In his semi-weekly conferences, Mr. Harding at first made it a rule that the correspondents could ask any questions without previous notice to him. He was willing to appear in mental deshabille. Mr. Harding, however, was not a man of particularly acute perceptions, and his conferences soon disclosed that many of the journalists were keener and better informed than he was on the public business about which they inquired. The President’s extemporaneous answers, therefore, were occasionally imprudent and inaccurate. When the Washington conference on the limitation of armament wras in session, for example, someone asked the President whether the four power treaty included a guarantee of the home islands of Japan. Harding replied that it did not; but Secretary Hughes and all the delegates to the Conference were of the opinion that the treaty did cover the islands. It was necessary, therefore, for Mr. Harding to give out a corrected statement and the ensuing public discussion was such that the treaty was modified and the mooted territory was excluded. This incident resulted in a rule that the questions must be in writing; that the President must have notice. Mr.
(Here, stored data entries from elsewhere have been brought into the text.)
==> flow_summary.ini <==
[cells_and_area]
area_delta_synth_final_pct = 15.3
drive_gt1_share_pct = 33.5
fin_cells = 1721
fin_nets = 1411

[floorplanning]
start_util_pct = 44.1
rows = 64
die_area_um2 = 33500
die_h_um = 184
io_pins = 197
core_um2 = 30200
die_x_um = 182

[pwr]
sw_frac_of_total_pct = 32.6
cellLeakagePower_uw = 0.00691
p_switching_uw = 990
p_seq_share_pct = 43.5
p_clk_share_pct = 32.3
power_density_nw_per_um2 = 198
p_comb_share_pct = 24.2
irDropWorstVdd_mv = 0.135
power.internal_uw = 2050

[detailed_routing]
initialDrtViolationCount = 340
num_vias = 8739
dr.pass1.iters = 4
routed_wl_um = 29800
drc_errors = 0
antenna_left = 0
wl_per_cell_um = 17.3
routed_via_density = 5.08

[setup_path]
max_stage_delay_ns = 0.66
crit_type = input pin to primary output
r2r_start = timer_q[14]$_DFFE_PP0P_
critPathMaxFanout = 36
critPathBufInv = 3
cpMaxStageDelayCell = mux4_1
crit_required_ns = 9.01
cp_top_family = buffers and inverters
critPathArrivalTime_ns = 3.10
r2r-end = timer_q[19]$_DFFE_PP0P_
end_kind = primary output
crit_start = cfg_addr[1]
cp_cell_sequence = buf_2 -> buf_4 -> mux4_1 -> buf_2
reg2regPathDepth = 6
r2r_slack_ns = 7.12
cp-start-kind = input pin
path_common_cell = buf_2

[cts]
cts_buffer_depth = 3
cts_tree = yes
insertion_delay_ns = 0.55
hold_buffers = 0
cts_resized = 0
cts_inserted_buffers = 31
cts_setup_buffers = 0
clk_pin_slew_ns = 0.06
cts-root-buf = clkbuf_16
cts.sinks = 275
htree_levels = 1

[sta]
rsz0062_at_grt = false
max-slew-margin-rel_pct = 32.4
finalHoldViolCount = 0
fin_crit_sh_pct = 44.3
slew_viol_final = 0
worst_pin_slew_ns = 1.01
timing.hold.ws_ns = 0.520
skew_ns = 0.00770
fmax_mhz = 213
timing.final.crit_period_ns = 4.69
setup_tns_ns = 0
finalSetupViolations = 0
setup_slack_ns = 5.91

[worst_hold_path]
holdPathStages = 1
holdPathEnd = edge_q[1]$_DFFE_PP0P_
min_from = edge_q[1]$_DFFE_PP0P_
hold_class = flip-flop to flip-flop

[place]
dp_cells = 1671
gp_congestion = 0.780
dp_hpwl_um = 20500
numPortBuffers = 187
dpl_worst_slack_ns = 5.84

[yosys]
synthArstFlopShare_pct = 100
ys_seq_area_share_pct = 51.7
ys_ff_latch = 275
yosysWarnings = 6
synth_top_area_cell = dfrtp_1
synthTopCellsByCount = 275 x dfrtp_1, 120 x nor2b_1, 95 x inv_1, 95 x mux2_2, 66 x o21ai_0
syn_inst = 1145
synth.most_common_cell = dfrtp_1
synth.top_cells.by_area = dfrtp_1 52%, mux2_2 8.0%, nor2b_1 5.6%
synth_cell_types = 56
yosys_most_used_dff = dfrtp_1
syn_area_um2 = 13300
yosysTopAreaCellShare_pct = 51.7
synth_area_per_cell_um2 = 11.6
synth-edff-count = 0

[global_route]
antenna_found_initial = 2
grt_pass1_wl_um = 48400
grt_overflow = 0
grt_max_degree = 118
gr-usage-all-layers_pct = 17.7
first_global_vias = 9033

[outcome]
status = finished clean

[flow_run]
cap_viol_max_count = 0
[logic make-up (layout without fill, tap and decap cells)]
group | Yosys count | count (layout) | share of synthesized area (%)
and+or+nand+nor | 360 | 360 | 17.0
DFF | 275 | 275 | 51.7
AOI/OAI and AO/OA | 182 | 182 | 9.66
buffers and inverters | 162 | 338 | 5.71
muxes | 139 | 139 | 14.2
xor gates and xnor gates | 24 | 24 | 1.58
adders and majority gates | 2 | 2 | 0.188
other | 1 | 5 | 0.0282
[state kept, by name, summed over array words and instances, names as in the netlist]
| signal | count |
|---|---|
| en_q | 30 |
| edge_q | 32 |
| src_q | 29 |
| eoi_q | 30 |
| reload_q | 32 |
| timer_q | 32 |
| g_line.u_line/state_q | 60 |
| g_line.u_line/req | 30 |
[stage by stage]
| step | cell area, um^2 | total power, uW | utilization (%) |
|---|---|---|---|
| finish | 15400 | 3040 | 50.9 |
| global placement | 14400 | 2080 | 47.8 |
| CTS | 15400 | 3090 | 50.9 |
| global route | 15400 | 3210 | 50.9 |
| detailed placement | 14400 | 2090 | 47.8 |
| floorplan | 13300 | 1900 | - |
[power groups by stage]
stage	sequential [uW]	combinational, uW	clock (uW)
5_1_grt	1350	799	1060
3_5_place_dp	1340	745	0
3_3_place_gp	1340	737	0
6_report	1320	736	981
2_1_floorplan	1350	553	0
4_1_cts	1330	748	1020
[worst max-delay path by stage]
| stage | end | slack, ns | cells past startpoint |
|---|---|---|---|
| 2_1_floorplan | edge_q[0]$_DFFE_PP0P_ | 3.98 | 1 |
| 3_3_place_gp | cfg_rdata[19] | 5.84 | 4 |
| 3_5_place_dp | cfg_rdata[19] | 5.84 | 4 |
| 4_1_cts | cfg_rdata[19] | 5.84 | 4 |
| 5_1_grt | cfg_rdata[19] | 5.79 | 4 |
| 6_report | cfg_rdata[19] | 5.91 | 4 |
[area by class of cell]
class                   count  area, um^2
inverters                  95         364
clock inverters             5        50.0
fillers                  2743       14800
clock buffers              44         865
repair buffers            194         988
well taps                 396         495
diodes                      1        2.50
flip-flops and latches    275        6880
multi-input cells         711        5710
<file path="src/rtl/gpu_pkg.sv">
// Shared types for the pixel writer: pixel record, writer FSM states and
// the framebuffer coordinate/channel widths.
package gpu_pkg;

  localparam int WIDTH_BITS   = 10;
  localparam int HEIGHT_BITS  = 9;
  localparam int CHANNEL_BITS = 8;

  typedef struct packed {
    logic [WIDTH_BITS-1:0]   x;
    logic [HEIGHT_BITS-1:0]  y;
    logic [CHANNEL_BITS-1:0] r;
    logic [CHANNEL_BITS-1:0] g;
    logic [CHANNEL_BITS-1:0] b;
  } pixel_t;

  typedef enum logic [1:0] {
    IDLE,
    CALC,
    WRITE
  } writer_state_t;

  function automatic logic [3*CHANNEL_BITS-1:0] pack_rgb(pixel_t p);
    return {p.r, p.g, p.b};
  endfunction

endpackage

</file>
<file path="src/rtl/gpu_pixel_writer_if.sv">
// Pixel-stream and SRAM-write handshake bundle; the writer sits on the slave side.
interface gpu_pixel_writer_if
  import gpu_pkg::*;
#(
  parameter int ADDR_BITS = 19
);

  logic                      pix_valid_i;
  logic [WIDTH_BITS-1:0]     x_i;
  logic [HEIGHT_BITS-1:0]    y_i;
  logic [CHANNEL_BITS-1:0]   r_i;
  logic [CHANNEL_BITS-1:0]   g_i;
  logic [CHANNEL_BITS-1:0]   b_i;
  logic                      pix_ready_o;
  logic [ADDR_BITS-1:0]      mem_addr_o;
  logic [3*CHANNEL_BITS-1:0] mem_data_o;
  logic                      mem_wr_o;
  logic                      mem_ack_i;

  modport slave (
    input  pix_valid_i, x_i, y_i, r_i, g_i, b_i, mem_ack_i,
    output pix_ready_o, mem_addr_o, mem_data_o, mem_wr_o
  );

  modport master (
    output pix_valid_i, x_i, y_i, r_i, g_i, b_i, mem_ack_i,
    input  pix_ready_o, mem_addr_o, mem_data_o, mem_wr_o
  );

endinterface

</file>
<file path="src/rtl/gpu_pixel_fifo.sv">
// Synchronous pixel FIFO with full/empty flags; pointers carry one extra wrap bit.
module gpu_pixel_fifo
  import gpu_pkg::*;
#(
  parameter int DEPTH = 8
) (
  input  logic   clk,
  input  logic   rst,
  input  logic   push,
  input  pixel_t din,
  input  logic   pop,
  output pixel_t dout,
  output logic   full,
  output logic   empty
);

  localparam int AW = $clog2(DEPTH);

  logic [AW:0] wr_ptr_q, wr_ptr_d;
  logic [AW:0] rd_ptr_q, rd_ptr_d;
  pixel_t      mem [DEPTH];

  assign empty = (wr_ptr_q == rd_ptr_q);
  assign full  = (wr_ptr_q[AW] != rd_ptr_q[AW]) &&
                 (wr_ptr_q[AW-1:0] == rd_ptr_q[AW-1:0]);
  assign dout  = mem[rd_ptr_q[AW-1:0]];

  always_comb begin
    wr_ptr_d = wr_ptr_q;
    rd_ptr_d = rd_ptr_q;
    if (push && !full)  wr_ptr_d = wr_ptr_q + 1'b1;
    if (pop  && !empty) rd_ptr_d = rd_ptr_q + 1'b1;
  end

  always_ff @(posedge clk or posedge rst) begin
    if (rst) begin
      wr_ptr_q <= '0;
      rd_ptr_q <= '0;
    end else begin
      wr_ptr_q <= wr_ptr_d;
      rd_ptr_q <= rd_ptr_d;
    end
  end

  // Storage is data only; emptiness is defined by the pointers.
  always_ff @(posedge clk) begin
    if (push && !full) mem[wr_ptr_q[AW-1:0]] <= din;
  end

endmodule

</file>
<file path="src/rtl/gpu_pixel_writer.sv">
// Buffers rasterizer pixels and issues framebuffer SRAM writes (IDLE/CALC/WRITE).
// Optional GPU_PIXEL_CLIP_EN drops off-screen pixels and counts them.
module gpu_pixel_writer
  import gpu_pkg::*;
#(
  parameter int SCREEN_W   = 640,
  parameter int SCREEN_H   = 480,
  parameter int ADDR_BITS  = 19,
  parameter int FIFO_DEPTH = 8
) (
  input  logic               clk,
  input  logic               rst,
  gpu_pixel_writer_if.slave  bus,
  output logic               busy_o,
  output logic [15:0]        drop_cnt_o
);

  if (FIFO_DEPTH < 2 || (FIFO_DEPTH & (FIFO_DEPTH - 1)) != 0 ||
      SCREEN_W < 1 || SCREEN_H < 1) begin : g_param_check
    $error("gpu_pixel_writer: illegal parameter value");
  end

  // Constant-width multiply; the product wraps modulo 2^ADDR_BITS.
  function automatic logic [ADDR_BITS-1:0] pixel_addr(pixel_t p);
    return ADDR_BITS'(p.y) * ADDR_BITS'(SCREEN_W) + ADDR_BITS'(p.x);
  endfunction

  pixel_t fifo_din, fifo_head;
  logic   fifo_push, fifo_pop, fifo_full, fifo_empty;
  logic   accept;

  assign fifo_din = '{x: bus.x_i, y: bus.y_i, r: bus.r_i, g: bus.g_i, b: bus.b_i};
  assign bus.pix_ready_o = !fifo_full;
  assign accept = bus.pix_valid_i && !fifo_full;

`ifdef GPU_PIXEL_CLIP_EN
  logic        in_range;
  logic [15:0] drop_cnt_q, drop_cnt_d;

  assign in_range  = (32'(bus.x_i) < 32'(SCREEN_W)) && (32'(bus.y_i) < 32'(SCREEN_H));
  assign fifo_push = accept && in_range;

  always_comb begin
    drop_cnt_d = drop_cnt_q;
    if (accept && !in_range && drop_cnt_q != 16'hFFFF) drop_cnt_d = drop_cnt_q + 16'd1;
  end

  always_ff @(posedge clk or posedge rst) begin
    if (rst) drop_cnt_q <= '0;
    else     drop_cnt_q <= drop_cnt_d;
  end

  assign drop_cnt_o = drop_cnt_q;
`else
  assign fifo_push  = accept;
  assign drop_cnt_o = '0;
`endif

  gpu_pixel_fifo #(.DEPTH(FIFO_DEPTH)) u_fifo (
    .clk   (clk),
    .rst   (rst),
    .push  (fifo_push),
    .din   (fifo_din),
    .pop   (fifo_pop),
    .dout  (fifo_head),
    .full  (fifo_full),
    .empty (fifo_empty)
  );

  writer_state_t             state_q, state_d;
  pixel_t                    cur_q, cur_d;
  logic [ADDR_BITS-1:0]      addr_q, addr_d;
  logic [3*CHANNEL_BITS-1:0] data_q, data_d;
  logic                      wr_q, wr_d;

  always_comb begin
    state_d  = state_q;
    cur_d    = cur_q;
    addr_d   = addr_q;
    data_d   = data_q;
    wr_d     = wr_q;
    fifo_pop = 1'b0;
    case (state_q)
      IDLE: begin
        if (!fifo_empty) begin
          fifo_pop = 1'b1;
          cur_d    = fifo_head;
          state_d  = CALC;
        end
      end
      CALC: begin
        addr_d  = pixel_addr(cur_q);
        data_d  = pack_rgb(cur_q);
        wr_d    = 1'b1;
        state_d = WRITE;
      end
      WRITE: begin
        // Address and data stay frozen until the arbiter acknowledges.
        if (bus.mem_ack_i) begin
          wr_d = 1'b0;
          if (!fifo_empty) begin
            fifo_pop = 1'b1;
            cur_d    = fifo_head;
            state_d  = CALC;
          end else begin
            state_d = IDLE;
          end
        end
      end
      default: state_d = IDLE;
    endcase
  end

  always_ff @(posedge clk or posedge rst) begin
    if (rst) begin
      state_q <= IDLE;
      addr_q  <= '0;
      data_q  <= '0;
      wr_q    <= 1'b0;
    end else begin
      state_q <= state_d;
      addr_q  <= addr_d;
      data_q  <= data_d;
      wr_q    <= wr_d;
    end
  end

  always_ff @(posedge clk) begin
    cur_q <= cur_d;
  end

  assign bus.mem_addr_o = addr_q;
  assign bus.mem_data_o = data_q;
  assign bus.mem_wr_o   = wr_q;
  assign busy_o         = !fifo_empty || (state_q != IDLE);

endmodule

</file>
<file path="src/flat_wrapper.sv">
// flat-port wrapper written by rule: the top's interface ports become plain ports
module gpu_pixel_writer_flat import gpu_pkg::*;
#(
  parameter int SCREEN_W   = 640,
  parameter int SCREEN_H   = 480,
  parameter int ADDR_BITS  = 19,
  parameter int FIFO_DEPTH = 8
)
  (clk, rst, busy_o, drop_cnt_o, bus_pix_valid_i, bus_x_i, bus_y_i, bus_r_i, bus_g_i, bus_b_i, bus_mem_ack_i, bus_pix_ready_o, bus_mem_addr_o, bus_mem_data_o, bus_mem_wr_o);
  gpu_pixel_writer_if #(.ADDR_BITS(ADDR_BITS)) bus_i ();
  input  logic clk;
  input  logic rst;
  output logic busy_o;
  output logic [15:0] drop_cnt_o;
  input wire logic [$bits(bus_i.pix_valid_i)-1:0] bus_pix_valid_i;
  input wire logic [$bits(bus_i.x_i)-1:0] bus_x_i;
  input wire logic [$bits(bus_i.y_i)-1:0] bus_y_i;
  input wire logic [$bits(bus_i.r_i)-1:0] bus_r_i;
  input wire logic [$bits(bus_i.g_i)-1:0] bus_g_i;
  input wire logic [$bits(bus_i.b_i)-1:0] bus_b_i;
  input wire logic [$bits(bus_i.mem_ack_i)-1:0] bus_mem_ack_i;
  output wire logic [$bits(bus_i.pix_ready_o)-1:0] bus_pix_ready_o;
  output wire logic [$bits(bus_i.mem_addr_o)-1:0] bus_mem_addr_o;
  output wire logic [$bits(bus_i.mem_data_o)-1:0] bus_mem_data_o;
  output wire logic [$bits(bus_i.mem_wr_o)-1:0] bus_mem_wr_o;
  assign bus_i.pix_valid_i = bus_pix_valid_i;
  assign bus_i.x_i = bus_x_i;
  assign bus_i.y_i = bus_y_i;
  assign bus_i.r_i = bus_r_i;
  assign bus_i.g_i = bus_g_i;
  assign bus_i.b_i = bus_b_i;
  assign bus_i.mem_ack_i = bus_mem_ack_i;
  assign bus_pix_ready_o = bus_i.pix_ready_o;
  assign bus_mem_addr_o = bus_i.mem_addr_o;
  assign bus_mem_data_o = bus_i.mem_data_o;
  assign bus_mem_wr_o = bus_i.mem_wr_o;
  gpu_pixel_writer #(.SCREEN_W(SCREEN_W), .SCREEN_H(SCREEN_H), .ADDR_BITS(ADDR_BITS), .FIFO_DEPTH(FIFO_DEPTH)) u_core (.clk(clk), .rst(rst), .bus(bus_i), .busy_o(busy_o), .drop_cnt_o(drop_cnt_o));
endmodule
</file>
Coolidge continued the institution with no change except that the range of subjects discussed has been greatly extended, and on two or three occasions the remarks of “the White House spokesman” have excited the umbrage of European governments.

Last Spring a year ago M. Jusserand, then French Ambassador to the United States, made a public speech in which he mentioned his government’s attitude toward the payment of the French debt to the United States. A day or two later “the White House” was quoted to the effect that Ambassador Jusserand should not have made his statement to a public audience but to the officials of the American Government. The newspapers plainly intimated that the President’s views (which they were reporting) constituted a rebuke of the Ambassador for his indiscretion. Such an anonymous rebuke of an Ambassador, however, was rather unprecedented and outrageous. M. Jusserand promptly protested to the State Department. The State Department told Mr. Coolidge that he had been indiscreet and consequently the correspondents were authorized to say that no criticism had been intended or expressed, and the incident was closed. The anonymity which cloaks the presidential utterances had put the responsibility on the newspapers and it was sought to convey the impression that the indiscretion was theirs. Something similar happened when the Herriot Government fell. Mr. Coolidge had a conference with the correspondents on Friday, April 10th. The next day the papers reported the President’s views on the French Cabinet crisis. According to the New York Herald-Tribune: “The President judges that the French Premier has gone out of power on account of great difficulties attending French financing, difficulties which existed before he took office and for which he was not to blame.” The dispatch in the New York Times was substantially the same: “The President has read with sympathy the views expressed that M. Herriot’s financial difficulties were not of his own making, but were inherited.” These remarks were cabled to Paris and there was a chorus of excited protest. It was, as the Liberie declared, a “shocking intervention” in French politics; but at the next conference the explanation was made that the President’s comments on French politics had been general; he had not meant to interfere, and he had not intended any criticism of the pre-Herriot, Poincare regime.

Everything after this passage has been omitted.